Stored items:
========

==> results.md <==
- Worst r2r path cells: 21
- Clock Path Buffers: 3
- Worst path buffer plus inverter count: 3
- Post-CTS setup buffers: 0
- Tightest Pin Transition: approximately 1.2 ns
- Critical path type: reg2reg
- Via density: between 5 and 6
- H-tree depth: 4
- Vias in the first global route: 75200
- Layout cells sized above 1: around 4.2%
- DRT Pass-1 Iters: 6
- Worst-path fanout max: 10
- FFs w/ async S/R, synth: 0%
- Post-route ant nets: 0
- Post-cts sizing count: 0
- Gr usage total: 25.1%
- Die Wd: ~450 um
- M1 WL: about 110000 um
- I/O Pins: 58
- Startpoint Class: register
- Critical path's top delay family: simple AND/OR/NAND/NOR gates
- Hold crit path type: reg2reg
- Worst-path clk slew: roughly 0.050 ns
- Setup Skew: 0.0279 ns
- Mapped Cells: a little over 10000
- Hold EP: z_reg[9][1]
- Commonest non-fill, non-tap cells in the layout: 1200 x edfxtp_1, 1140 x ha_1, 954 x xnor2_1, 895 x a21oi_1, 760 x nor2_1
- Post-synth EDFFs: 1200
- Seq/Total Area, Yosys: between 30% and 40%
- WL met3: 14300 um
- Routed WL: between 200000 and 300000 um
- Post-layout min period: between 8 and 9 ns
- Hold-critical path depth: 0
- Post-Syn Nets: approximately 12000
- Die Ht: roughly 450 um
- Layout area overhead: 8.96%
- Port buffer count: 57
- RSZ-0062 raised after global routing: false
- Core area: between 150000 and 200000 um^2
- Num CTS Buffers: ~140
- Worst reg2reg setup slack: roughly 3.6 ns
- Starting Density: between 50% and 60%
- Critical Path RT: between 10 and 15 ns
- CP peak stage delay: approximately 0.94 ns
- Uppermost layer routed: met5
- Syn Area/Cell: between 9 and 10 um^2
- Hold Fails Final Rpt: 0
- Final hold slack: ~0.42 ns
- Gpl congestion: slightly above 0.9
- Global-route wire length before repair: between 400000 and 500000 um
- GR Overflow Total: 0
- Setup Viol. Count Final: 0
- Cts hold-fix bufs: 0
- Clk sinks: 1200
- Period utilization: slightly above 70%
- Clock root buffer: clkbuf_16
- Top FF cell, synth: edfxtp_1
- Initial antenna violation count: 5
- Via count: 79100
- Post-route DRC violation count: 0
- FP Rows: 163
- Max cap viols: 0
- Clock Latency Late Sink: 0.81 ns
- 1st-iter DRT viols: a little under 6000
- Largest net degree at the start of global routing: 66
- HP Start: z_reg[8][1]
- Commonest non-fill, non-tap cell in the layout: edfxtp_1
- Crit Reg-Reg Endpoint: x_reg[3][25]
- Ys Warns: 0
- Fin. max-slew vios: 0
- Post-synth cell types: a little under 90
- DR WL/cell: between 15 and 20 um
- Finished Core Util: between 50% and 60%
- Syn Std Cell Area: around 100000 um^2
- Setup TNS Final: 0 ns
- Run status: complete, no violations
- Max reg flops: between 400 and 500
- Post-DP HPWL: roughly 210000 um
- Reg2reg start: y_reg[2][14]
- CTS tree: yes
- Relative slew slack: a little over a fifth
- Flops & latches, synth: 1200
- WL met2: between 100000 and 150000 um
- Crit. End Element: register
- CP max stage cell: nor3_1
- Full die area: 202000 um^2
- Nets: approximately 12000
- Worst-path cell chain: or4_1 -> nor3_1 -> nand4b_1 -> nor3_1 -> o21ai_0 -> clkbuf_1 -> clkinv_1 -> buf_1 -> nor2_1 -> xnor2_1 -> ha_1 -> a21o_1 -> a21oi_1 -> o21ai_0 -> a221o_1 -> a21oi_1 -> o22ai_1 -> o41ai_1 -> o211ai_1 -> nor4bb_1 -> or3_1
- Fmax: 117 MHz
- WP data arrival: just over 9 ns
## src/rtl/sha1md_pkg.sv

```systemverilog
// Package: SHA-1 constants, command type and helper functions.
`timescale 1ns / 1ps
package sha1md_pkg;
	localparam int unsigned LengthBitsDefault = 64;
	localparam int unsigned QueueDepth = 4;

	localparam logic [31:0] K0 = 32'h5A827999;
	localparam logic [31:0] K1 = 32'h6ED9EBA1;
	localparam logic [31:0] K2 = 32'h8F1BBCDC;
	localparam logic [31:0] K3 = 32'hCA62C1D6;
	localparam logic [31:0] H0 = 32'h67452301;
	localparam logic [31:0] H1 = 32'hEFCDAB89;
	localparam logic [31:0] H2 = 32'h98BADCFE;
	localparam logic [31:0] H3 = 32'h10325476;
	localparam logic [31:0] H4 = 32'hC3D2E1F0;
	localparam logic [7:0]  PadByte = 8'h80;

	// one byte headed for the block buffer; fin marks the final byte of padding
	typedef struct packed {
		logic [7:0] data;
		logic       fin;
	} cmd_t;

	function automatic logic [31:0] rotl(input logic [31:0] v, input int unsigned n);
		rotl = (v << n) | (v >> (32 - n));
	endfunction
endpackage

```

## src/rtl/sha1md_front.sv

```systemverilog
// Front end: takes input transactions, counts length, generates padding bytes.
`timescale 1ns / 1ps
module sha1md_front #(
	parameter int unsigned LENGTH_BITS = sha1md_pkg::LengthBitsDefault
) (
	input  logic              clk,
	input  logic              arst_n,
	input  logic              in_valid,
	output logic              in_ready,
	input  logic [7:0]        data_byte,
	input  logic              byte_present,
	input  logic              message_end,
	output logic              cmd_valid,
	input  logic              cmd_ready,
	output sha1md_pkg::cmd_t  cmd
);
	typedef enum logic [1:0] {TAKE, DATA, PAD, LEN} state_t;

	state_t               state_q;
	logic [LENGTH_BITS-1:0] len_q;
	logic [5:0]           pos_q;
	logic [2:0]           lcnt_q;
	logic [7:0]           byte_q;
	logic                 end_q;
	logic [63:0]          len64;
	logic                 fire;

	assign len64    = 64'(len_q);
	assign in_ready = (state_q == TAKE);
	assign fire     = cmd_valid && cmd_ready;

	always_comb begin
		cmd_valid = 1'b0;
		cmd.data  = 8'h00;
		cmd.fin   = 1'b0;
		case (state_q)
			DATA: begin
				cmd_valid = 1'b1;
				cmd.data  = byte_q;
			end
			PAD: begin
				cmd_valid = 1'b1;
				cmd.data  = end_q ? sha1md_pkg::PadByte : 8'h00;
			end
			LEN: begin
				cmd_valid = 1'b1;
				cmd.data  = len64[8*(7-lcnt_q) +: 8];
				cmd.fin   = (lcnt_q == 3'd7);
			end
			default: ;
		endcase
	end

	always_ff @(posedge clk or negedge arst_n) begin
		if (!arst_n) begin
			state_q <= TAKE;
			len_q   <= '0;
			pos_q   <= '0;
			lcnt_q  <= '0;
			end_q   <= 1'b0;
			byte_q  <= '0;
		end else begin
			case (state_q)
				TAKE: if (in_valid) begin
					byte_q <= data_byte;
					end_q  <= message_end;
					if (byte_present) begin
						len_q   <= len_q + LENGTH_BITS'(8);
						state_q <= DATA;
					end else if (message_end) state_q <= PAD;
				end
				DATA: if (fire) begin
					pos_q   <= pos_q + 6'd1;
					state_q <= end_q ? PAD : TAKE;
				end
				PAD: if (fire) begin
					// end_q doubles as "0x80 not yet sent"
					end_q  <= 1'b0;
					pos_q  <= pos_q + 6'd1;
					lcnt_q <= '0;
					if (pos_q == 6'd55) state_q <= LEN;
				end
				LEN: if (fire) begin
					lcnt_q <= lcnt_q + 3'd1;
					pos_q  <= pos_q + 6'd1;
					if (lcnt_q == 3'd7) begin
						state_q <= TAKE;
						len_q   <= '0;
					end
				end
				default: state_q <= TAKE;
			endcase
		end
	end

	assert property (@(posedge clk) disable iff (!arst_n)
		(state_q == LEN && fire && lcnt_q == 3'd7) |-> (pos_q == 6'd63))
		else $error("length bytes misaligned");
	assert property (@(posedge clk) disable iff (!arst_n)
		in_ready |-> !cmd_valid)
		else $error("front accepts while busy");
	assert property (@(posedge clk) disable iff (!arst_n)
		(state_q == PAD && fire) |=> (state_q == PAD || state_q == LEN))
		else $error("padding left early");
endmodule

```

========

YOUR ASSIGNMENT:
Only the lines above starting at the one containing "- Final hold slack: ~0.42 ns" and ending at the one containing "- Relative slew slack: a little over a fifth", both included, are to be returned, exactly as they read.

REPLY:
- Final hold slack: ~0.42 ns
- Gpl congestion: slightly above 0.9
- Global-route wire length before repair: between 400000 and 500000 um
- GR Overflow Total: 0
- Setup Viol. Count Final: 0
- Cts hold-fix bufs: 0
- Clk sinks: 1200
- Period utilization: slightly above 70%
- Clock root buffer: clkbuf_16
- Top FF cell, synth: edfxtp_1
- Initial antenna violation count: 5
- Via count: 79100
- Post-route DRC violation count: 0
- FP Rows: 163
- Max cap viols: 0
- Clock Latency Late Sink: 0.81 ns
- 1st-iter DRT viols: a little under 6000
- Largest net degree at the start of global routing: 66
- HP Start: z_reg[8][1]
- Commonest non-fill, non-tap cell in the layout: edfxtp_1
- Crit Reg-Reg Endpoint: x_reg[3][25]
- Ys Warns: 0
- Fin. max-slew vios: 0
- Post-synth cell types: a little under 90
- DR WL/cell: between 15 and 20 um
- Finished Core Util: between 50% and 60%
- Syn Std Cell Area: around 100000 um^2
- Setup TNS Final: 0 ns
- Run status: complete, no violations
- Max reg flops: between 400 and 500
- Post-DP HPWL: roughly 210000 um
- Reg2reg start: y_reg[2][14]
- CTS tree: yes
- Relative slew slack: a little over a fifth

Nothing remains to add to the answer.